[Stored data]
= = = = = = =

## config.mk

```make
export PLATFORM = sky130hd
export DESIGN_NAME = read_dispatcher
export DESIGN_NICKNAME = d
export VERILOG_FILES = /design/src/rtl/read_dispatcher.sv
export SDC_FILE = /design/constraint.sdc
export NUM_CORES = 1
export LEC_CHECK = 0
export CORE_AREA = 10 10 440 442
export CTS_BUF_LIST = sky130_fd_sc_hd__clkbuf_2
export DETAILED_ROUTE_END_ITERATION = 10
export DIE_AREA = 0 0 450 452
export PLACE_DENSITY = 0.34
export SETUP_SLACK_MARGIN = 0.5
export SYNTH_ARGS = -nofsm -noshare
export SYNTH_HDL_FRONTEND = slang
export SYNTH_SLANG_ARGS = --single-unit
```

## constraint.sdc

```tcl
create_clock -name clk -period 5 [get_ports clk]
set_input_delay 1 -clock clk [delete_from_list [all_inputs] [get_ports clk]]
set_output_delay 1 -clock clk [all_outputs]
set_load 0.03 [all_outputs]
```
File: src/flat_wrapper.sv
// flat-port wrapper written by rule: the top's interface ports become plain ports
module multi_timer_flat 
#(
    parameter int NUM_CH  = 4,
    parameter int CNT_W   = 32,
    parameter int ADDR_W  = 6,
    parameter int MAX_RST = 50
)
  (clk, rst, irq, bus_valid, bus_we, bus_strb, bus_addr, bus_data_i, bus_data_o, bus_ready);
  multi_timer_if #(.ADDR_W(ADDR_W)) bus_i ();
  input  logic clk;
  input  logic rst;
  output logic irq;
  input wire logic [$bits(bus_i.valid)-1:0] bus_valid;
  input wire logic [$bits(bus_i.we)-1:0] bus_we;
  input wire logic [$bits(bus_i.strb)-1:0] bus_strb;
  input wire logic [$bits(bus_i.addr)-1:0] bus_addr;
  input wire logic [$bits(bus_i.data_i)-1:0] bus_data_i;
  output wire logic [$bits(bus_i.data_o)-1:0] bus_data_o;
  output wire logic [$bits(bus_i.ready)-1:0] bus_ready;
  assign bus_i.valid = bus_valid;
  assign bus_i.we = bus_we;
  assign bus_i.strb = bus_strb;
  assign bus_i.addr = bus_addr;
  assign bus_i.data_i = bus_data_i;
  assign bus_data_o = bus_i.data_o;
  assign bus_ready = bus_i.ready;
  multi_timer #(.NUM_CH(NUM_CH), .CNT_W(CNT_W), .ADDR_W(ADDR_W), .MAX_RST(MAX_RST)) u_core (.clk(clk), .rst(rst), .bus(bus_i), .irq(irq));
endmodule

= = = = = = =

[Work task]
Starting with the line that contains "assign bus_data_o = bus_i.data_o;", return every line through the last one of the records, exactly as written.

[Exercise result]
  assign bus_data_o = bus_i.data_o;
  assign bus_ready = bus_i.ready;
  multi_timer #(.NUM_CH(NUM_CH), .CNT_W(CNT_W), .ADDR_W(ADDR_W), .MAX_RST(MAX_RST)) u_core (.clk(clk), .rst(rst), .bus(bus_i), .irq(irq));
endmodule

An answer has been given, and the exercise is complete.